[Listed entries]:
ember:
Design drawing_line_top, start of the top module:
module drawing_line_top(
    input logic clk,
    input logic rst,
    output logic Hsync,
    output logic Vsync,
    output logic [3:0] vgaRed,
    output logic [3:0] vgaGreen,
    output logic [3:0] vgaBlue,
    input logic [11:0] x0,y0,x1,y1,
    output logic disp_en,
    output logic vga_clk,
    output logic [11:0] v_cntr, h_cntr
    );
    logic  vga_clk_buff;
    logic  vga_ce;
    clock_div#(4) vga_clk_mod(.clock(clk), .reset(rst), .div_clock(vga_clk_buff), .tick(vga_ce) ); 
    logic [11:0] v_cntr_buff, h_cntr_buff;
    logic Hsync_buff, Vsync_buff, disp_en_buff;   
    vga_controller#(
         .h_actv_pixel(50), 
         .h_sync_pulse(2),
         .h_back_porch(1),
         .h_front_porch(3),
         .h_sync_pol(0),
         .v_actv_pixel(60),
         .v_sync_pulse(1),
         .v_back_porch(1),
         .v_front_porch(1),
         .v_sync_pol(0)
    ) vgatxt(.clk(clk), .ce(vga_ce), .reset(rst), .h_sync(Hsync_buff), .v_sync(Vsync_buff), .h_counter_out(h_cntr_buff), .v_counter_out(v_cntr_buff), .disp_enable(disp_en_buff));
    logic [11:0] pix_y,pix_x;  
    line_drawer drw1(.nx0(x0), .nx1(x1),.disp_en(disp_en_buff), .rst(rst), .Vsync(Vsync_buff), .ny0(y0), .ny1(y1), .v_cntr(v_cntr_buff), .h_cntr(h_cntr_buff), .clk(clk), .ce(vga_ce), .y(pix_y), .x(pix_x)); 
    logic [3:0] red_r, green_r, blue_r;  
    assign {vgaRed, vgaGreen, vgaBlue} = {red_r, green_r, blue_r}; 
    always_ff @(posedge clk or posedge rst)begin
        if (rst) begin
  ...
make LEC_CHECK=0 CAP_MARGIN=20 CORE_MARGIN=4 CORE_UTILIZATION=38 CTS_CLUSTER_DIAMETER=33 CTS_CLUSTER_SIZE=16 MIN_ROUTING_LAYER=met1 SETUP_SLACK_MARGIN=0.75 SLEW_MARGIN=20 TNS_END_PERCENT=20 finish   # period 4.3 ns
run.sh (not shown) runs the stock make flow with config.mk's settings and CLKGATE_MAP_FILE=.
The layout from ember, despite a flow that completed every stage, fails the layout checks, with the failing checks listed as negative setup slack.
The inputs of sierra differ from those of ember as listed below.
- ABC_AREA now 1, previously not set
- PLACE_DENSITY_LB_ADDON now 0.08, previously not set
- TNS_END_PERCENT no longer set, was 20
- CTS_CLUSTER_DIAMETER no longer set, was 33
- CORE_MARGIN now 2, was 4
- MIN_ROUTING_LAYER no longer set, was met1
- CORE_UTILIZATION now 58, was 38
- CTS_CLUSTER_SIZE now 97, was 16
- SETUP_SLACK_MARGIN no longer set, was 0.75
- the clock period (ns, I/O delays scaled along) now 4.48, was 4.3
[summary]
- sierra: no failed stages, no open violations at the end
- Of the two values seen for first element of the critical path, drw1.y1[0]$_DFFE_PP0P_ was produced by sierra and drw1.x1[0]$_DFFE_PP1P_ by ember.
- On share of the final layout cell area in sequential cells: between sierra and ember, it ends up higher for sierra.
- The worst setup slack of sierra is higher than that of ember.
- The largest non-sequential cell family by area comes out simple AND/OR/NAND/NOR gates in one run and AND-OR/OR-AND gates in the other, namely in sierra and ember respectively.
- sierra vs. ember: via count higher, share of total power in combinational logic higher.
- sierra: data required time at the worst endpoint is 0.11 ns higher than what ember reported.
- The run showing the greater final area is ember.
For amber, these inputs were changed with respect to sierra:
- CTS_CLUSTER_SIZE: 97 -> 95
- PLACE_DENSITY_LB_ADDON: 0.08 -> unset
- CORE_UTILIZATION: 58 -> 72
- CTS_CLUSTER_DIAMETER: unset -> 399
- PLACE_DENSITY: unset -> 0.39
- SETUP_SLACK_MARGIN: unset -> -0.31
- the clock period (ns, I/O delays scaled along): 4.48 -> 3.7
==> results <==
amber never completed; the flow aborted with a tool error in global routing.
Core utilization at floorplan for amber is higher than for sierra.
In the reports for sierra and amber, the smaller setup slack at placement belongs to amber.
sierra -> amber: post-synthesis share of cell area spent on and, or, nand and nor gates delta 0, exact match
> inputs changed (amber -> xenon)
- removing ABC_AREA (formerly 1)
- removing SETUP_SLACK_MARGIN (formerly -0.31)
- removing CTS_CLUSTER_DIAMETER (formerly 399)
- removing CTS_CLUSTER_SIZE (formerly 95)
- removing PLACE_DENSITY (formerly 0.39)
- changing CORE_UTILIZATION from 72 to 40
- changing the clock period (ns, I/O delays scaled along) from 3.7 to 6.11
==> results <==
A largest family of logic cells by area of simple AND/OR/NAND/NOR gates is what amber shows, while AND-OR/OR-AND gates belongs to xenon.
The core utilization at floorplan in xenon was lower than what amber gave.
Fraction of synthesized cell area in xor and xnor cells for xenon is higher than for amber.
H-tree level count: xenon vs amber up 1
Diff amber -> xenon: proportion of synthesized area in mux cells shows an increase of 2.3 points; synthesized cell count fell by 1023; number of rows in the core area picked up an extra 31%.
Apart from amber, each of amber and xenon ends the flow with a layout that passes the timing, design-rule and antenna checks.

* * *

Starting RTL as in the previous note.
make LEC_CHECK=0 ABC_AREA=1 CAP_MARGIN=20 CELL_PAD_IN_SITES_GLOBAL_PLACEMENT=3 CORE_ASPECT_RATIO=0.93 CORE_MARGIN=2 CORE_UTILIZATION=40 CTS_CLUSTER_SIZE=45 GPL_TIMING_DRIVEN=0 HOLD_SLACK_MARGIN=0.21 MAX_ROUTING_LAYER=met4 MIN_ROUTING_LAYER=met2 PLACE_DENSITY_LB_ADDON=0.08 SLEW_MARGIN=5 TNS_END_PERCENT=30 finish   # period 10.0 ns
The starting point aborted during global placement (FLW-0024).
==> next run, changes <==
Settings changed: ABC_AREA 1 to not set, CELL_PAD_IN_SITES_GLOBAL_PLACEMENT 3 to not set, CORE_ASPECT_RATIO 0.93 to not set, CORE_MARGIN 2 to 4, CTS_CLUSTER_SIZE 45 to not set, GPL_TIMING_DRIVEN 0 to not set, HOLD_SLACK_MARGIN 0.21 to not set, MAX_ROUTING_LAYER met4 to not set, MIN_ROUTING_LAYER met2 to not set, PLACE_DENSITY_LB_ADDON 0.08 to not set, SETUP_SLACK_MARGIN set to -0.85, SLEW_MARGIN 5 to 20, TNS_END_PERCENT 30 to 35.
The new run went through all stages and came out clean.
Synthesized cell count fell by 21%.
Area after synthesis goes down by about 4.7%.
Die area decreases by about 2%.
==> next run, changes <==
Settings changed: CORE_MARGIN 4 to 2, CORE_UTILIZATION 40 to 70, CTS_CLUSTER_DIAMETER set to 354, MAX_ROUTING_LAYER set to met4, SETUP_SLACK_MARGIN -0.85 to not set, TNS_END_PERCENT 35 to not set.
Clock period 10.0 ns to 4.22 ns, I/O delays scaled along.
With this change the flow died in global routing.
Die area shrinks by about 44%.
Area after synthesis is unchanged.
Synthesized cell count is unchanged.

* * *

Starting RTL as in the previous note.
make LEC_CHECK=0 CAP_MARGIN=20 CORE_MARGIN=2 CORE_UTILIZATION=70 CTS_CLUSTER_DIAMETER=354 CTS_CLUSTER_SIZE=22 HOLD_SLACK_MARGIN=-0.08 MAX_ROUTING_LAYER=met4 SETUP_SLACK_MARGIN=0.86 SLEW_MARGIN=20 finish   # period 5.02 ns
The baseline completed with no timing, DRC or antenna violations.
Change:
--- a/flow/config.mk
+++ b/flow/config.mk
@@ -9,8 +9,3 @@
 export CORE_MARGIN = 2
-export CORE_UTILIZATION = 70
-export CTS_CLUSTER_DIAMETER = 354
-export CTS_CLUSTER_SIZE = 22
-export HOLD_SLACK_MARGIN = -0.08
-export MAX_ROUTING_LAYER = met4
-export SETUP_SLACK_MARGIN = 0.86
+export CORE_UTILIZATION = 40
 export SLEW_MARGIN = 20
==> flow/constraint.sdc (replaced) <==
create_clock -name core_clock -period 10.0 [get_ports {clk}]
set_input_delay 2.0000 -clock core_clock [delete_from_list [all_inputs] [get_ports {clk}]]
set_output_delay 2.0000 -clock core_clock [all_outputs]
set_load 0.01 [all_outputs]
Outcome: Combinational power shrinks by well over a third. Clock-buffer cell count grows by 32. Worst setup slack gets better by 3900 ps.
Change:
--- a/flow/config.mk
+++ b/flow/config.mk
@@ -7,5 +7,6 @@
 export LEC_CHECK = 0
+export ABC_AREA = 1
 export CAP_MARGIN = 20
 export CORE_MARGIN = 2
-export CORE_UTILIZATION = 40
+export CORE_UTILIZATION = 52
 export SLEW_MARGIN = 20
==> flow/constraint.sdc (replaced) <==
create_clock -name core_clock -period 4.54 [get_ports {clk}]
set_input_delay 0.9080 -clock core_clock [delete_from_list [all_inputs] [get_ports {clk}]]
set_output_delay 0.9080 -clock core_clock [all_outputs]
set_load 0.01 [all_outputs]
After rerunning:
- via count increases by about a fifth
- first-iteration DRC count grows by well over a third
- global-route usage came out higher by 11 points
- area after synthesis is higher by a few percent
- clock skew grows by 4.5 ps
- die area drops by about a fifth
- power rose by well over a third
- combinational power is higher by well over a third
Change:
--- a/flow/config.mk
+++ b/flow/config.mk
@@ -7,6 +7,6 @@
 export LEC_CHECK = 0
-export ABC_AREA = 1
 export CAP_MARGIN = 20
 export CORE_MARGIN = 2
-export CORE_UTILIZATION = 52
+export CORE_UTILIZATION = 64
+export SETUP_SLACK_MARGIN = 1.27
 export SLEW_MARGIN = 20
==> flow/constraint.sdc (replaced) <==
create_clock -name core_clock -period 6.73 [get_ports {clk}]
set_input_delay 1.3460 -clock core_clock [delete_from_list [all_inputs] [get_ports {clk}]]
set_output_delay 1.3460 -clock core_clock [all_outputs]
set_load 0.01 [all_outputs]
Outcome:
- power is lower by about a fifth
- die area is lower by about a fifth
- area after synthesis is lower by a few percent
- fmax is lower by about a fifth
- combinational power is lower by about a fifth
- wire length is lower by roughly a tenth
- via count is lower by roughly a tenth
Change:
--- a/flow/config.mk
+++ b/flow/config.mk
@@ -9,4 +9,3 @@
 export CORE_MARGIN = 2
-export CORE_UTILIZATION = 64
-export SETUP_SLACK_MARGIN = 1.27
+export CORE_UTILIZATION = 56
 export SLEW_MARGIN = 20
==> flow/constraint.sdc (replaced) <==
create_clock -name core_clock -period 6.11 [get_ports {clk}]
set_input_delay 1.2220 -clock core_clock [delete_from_list [all_inputs] [get_ports {clk}]]
set_output_delay 1.2220 -clock core_clock [all_outputs]
set_load 0.01 [all_outputs]
After rerunning: Worst hold slack is better by 4.5 ps. Wire length increases slightly. Global-route usage decreases by 4.6 points. Synthesized area is unchanged. Sequential power increases by roughly a tenth. Setup slack is worse by 1000 ps. Cell area increases slightly. Register-to-register slack is worse by 1000 ps. Non-clock buffer count increases by 7. Critical path depth is unchanged. Count of clock-buffer cells in the layout decreases by 3.

* * *

## run 1
drawing_line_top again, from the RTL that the note above started with.
clock: 3.39 ns
lec_check: 0
cap_margin: 20
core_aspect_ratio: 0.65
core_margin: 3
core_utilization: 38
cts_cluster_diameter: 33
cts_cluster_size: 47
max_routing_layer: met4
min_routing_layer: met1
setup_slack_margin: 0.77
slew_margin: 20
tns_end_percent: 20
The flow for run 1 finished, though final verification flagged setup timing.
The inputs of run 2 differ from those of run 1 as listed below.
- TNS_END_PERCENT: 20 -> unset
- CORE_UTILIZATION: 38 -> 33
- MAX_ROUTING_LAYER: met4 -> unset
- CORE_ASPECT_RATIO: 0.65 -> unset
- CTS_CLUSTER_SIZE: 47 -> unset
- SETUP_SLACK_MARGIN: 0.77 -> unset
- CORE_MARGIN: 3 -> 2
- CTS_CLUSTER_DIAMETER: 33 -> unset
- MIN_ROUTING_LAYER: met1 -> unset
- the clock period (ns, I/O delays scaled along): 3.39 -> 13.5
## What came out
- Peak clock frequency supported by timing on run 2 is behind run 1.
- Across both runs, setup clock skew after layout was lower for run 2 than for run 1.
- Compared to run 1, run 2 shows a wider setup margin.
- Compared with run 1, run 2 shows a lower core occupancy in the finished layout.
- Run 2 vs run 1 — leakage dissipation dropped by more than a quarter
- Run 2 vs run 1: met3 wire length down in run 2
- Headroom to the max-slew limit: run 1 and run 2 compared, lower one is run 2
- Of the two candidates, run 1 has the worse wire length of the first global-routing pass and run 2 the better one.
- Run 2 | stages: all done | timing, DRC, antenna: all pass
- Sum of negative setup slack was higher in run 2 than in run 1.
- Against run 1, the final cell area of run 2 is lower.
- Diff run 1 and run 2: clock-buffer cell count lower in run 2
Input-level comparison between run 3 and run 2:
- TNS_END_PERCENT newly set to 10
- CORE_UTILIZATION changed from 33 to 71
- CTS_CLUSTER_SIZE newly set to 99
- CTS_CLUSTER_DIAMETER newly set to 394
- PLACE_DENSITY newly set to 0.37
- ABC_AREA newly set to 1
- the clock period (ns, I/O delays scaled along) changed from 13.5 to 3.46
Notes after the runs:
From run 2 to run 3 the numbers moved as follows: synthesized cell count grew by 26%, TritonCTS buffer count shrank by 31, count of instantiated cells in the yosys netlist grew by 26%, area of placed instances grew by about 16%.
Taking run 2 as the reference point, the sequential-to-total area share from yosys stat of run 3 falls by 1.1 points.
Post-synthesis instance area, run 2 and run 3: lower on run 2
The remaining runs in run 2 and run 3 completed every stage, whereas run 3 halted early.
Seen in the log of run 3: GRT-0116 during global routing (5_1_grt), after which the run never completed.
The inputs of run 4 differ from those of run 3 as listed below.
- CTS_CLUSTER_SIZE now 72, was 99
- CTS_CLUSTER_DIAMETER now 204, was 394
- CORE_UTILIZATION now 70, was 71
- SETUP_SLACK_MARGIN now -0.13, previously not set
- PLACE_DENSITY no longer set, was 0.37
- HOLD_SLACK_MARGIN now -0.09, previously not set
- TNS_END_PERCENT no longer set, was 10
- the clock period (ns, I/O delays scaled along) now 3.76, was 3.46
## What came out
Run 4 did not finish; a tool error ended it in global routing (5_1_grt). Run 4 ends up with lower final RePlAce weighted congestion than run 3 does. Comparing run 4 against run 3, there is no change at all in buffer levels on the longest clock path. Changes observed in run 4 relative to run 3: sum of net half-perimeters after detailed placement saw an increase, die area went up, setup slack after placement now sits higher, simple-gate share of the synthesized area saw little to no change. NOTE: initial standard-cell utilization of the core in run 4 falls short of that of run 3. Comparing run 4 and run 3, number of clock buffers inserted by TritonCTS is higher on run 4. Instance count after placement with tap cells included was higher in run 3 than in run 4.

* * *

Setup of job 9218:
Starting RTL as in the previous note.
Design drawing_line_top, start of the top module:
module drawing_line_top(
    input logic clk,
    input logic rst,
    output logic Hsync,
    output logic Vsync,
    output logic [3:0] vgaRed,
    output logic [3:0] vgaGreen,
    output logic [3:0] vgaBlue,
    input logic [11:0] x0,y0,x1,y1,
    output logic disp_en,
    output logic vga_clk,
    output logic [11:0] v_cntr, h_cntr
    );
clock: 6.18 ns
lec_check: 0
abc_area: 1
cap_margin: 40
cell_pad_in_sites_global_placement: 0
core_aspect_ratio: 0.55
core_margin: 2
core_utilization: 59
cts_cluster_size: 37
max_routing_layer: met4
place_density: 0.65
slew_margin: 30
Job 9218 completed every stage of the flow, and the final layout passed the timing, design-rule and antenna checks.
## Diff of input files: job 6455 against job 9218
- PLACE_DENSITY: 0.65 -> unset
- CAP_MARGIN: 40 -> 0
- CORE_UTILIZATION: 59 -> 70
- ABC_AREA: 1 -> 0
- CTS_CLUSTER_SIZE: 37 -> 22
- SETUP_SLACK_MARGIN: unset -> 0.73
- the clock period (ns, I/O delays scaled along): 6.18 -> 5.35
--- outcome ---
Going from job 9218 to job 6455, the static leakage was found to have gone down by about 5%. Job 9218 → job 6455: area taken by flip-flops and latches shows no meaningful change, total met2 wirelength after detailed routing shows an increase of 8.8%, number of unique standard cell types used by synthesis shows an increase of 66%. Between job 9218 and job 6455, post-cts resize count increased. Cell count: job 6455 lower than job 9218.
diff inputs: job 6455 => job 9282
- SETUP_SLACK_MARGIN no longer set, was 0.73
- CORE_UTILIZATION now 56, was 70
- PLACE_DENSITY_LB_ADDON now 0.17, previously not set
- CTS_CLUSTER_SIZE no longer set, was 22
- CAP_MARGIN now 40, was 0
- the clock period (ns, I/O delays scaled along) now 8.64, was 5.35
Findings:
- When job 9282 is measured against job 6455, its final clock period utilization by the worst path turns out 19 points lower.
- Job 9282 against job 6455: area of the chip +24%; core utilization -22 points; buffer and inverter count on the worst path -2; per-cell routed wire length -5.5%.
- Relative to job 6455, fmax decreased by 22% in job 9282.
- On least setup slack across all paths after layout: job 9282 sits above job 6455.
No activity file was given, so power comes from the tool's default toggle rates.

[Exercise]:
Search the entries for the word "runs" and copy every line that has it.

[Reply to the exercise]:
run.sh (not shown) runs the stock make flow with config.mk's settings and CLKGATE_MAP_FILE=.
- Across both runs, setup clock skew after layout was lower for run 2 than for run 1.
Notes after the runs:
The remaining runs in run 2 and run 3 completed every stage, whereas run 3 halted early.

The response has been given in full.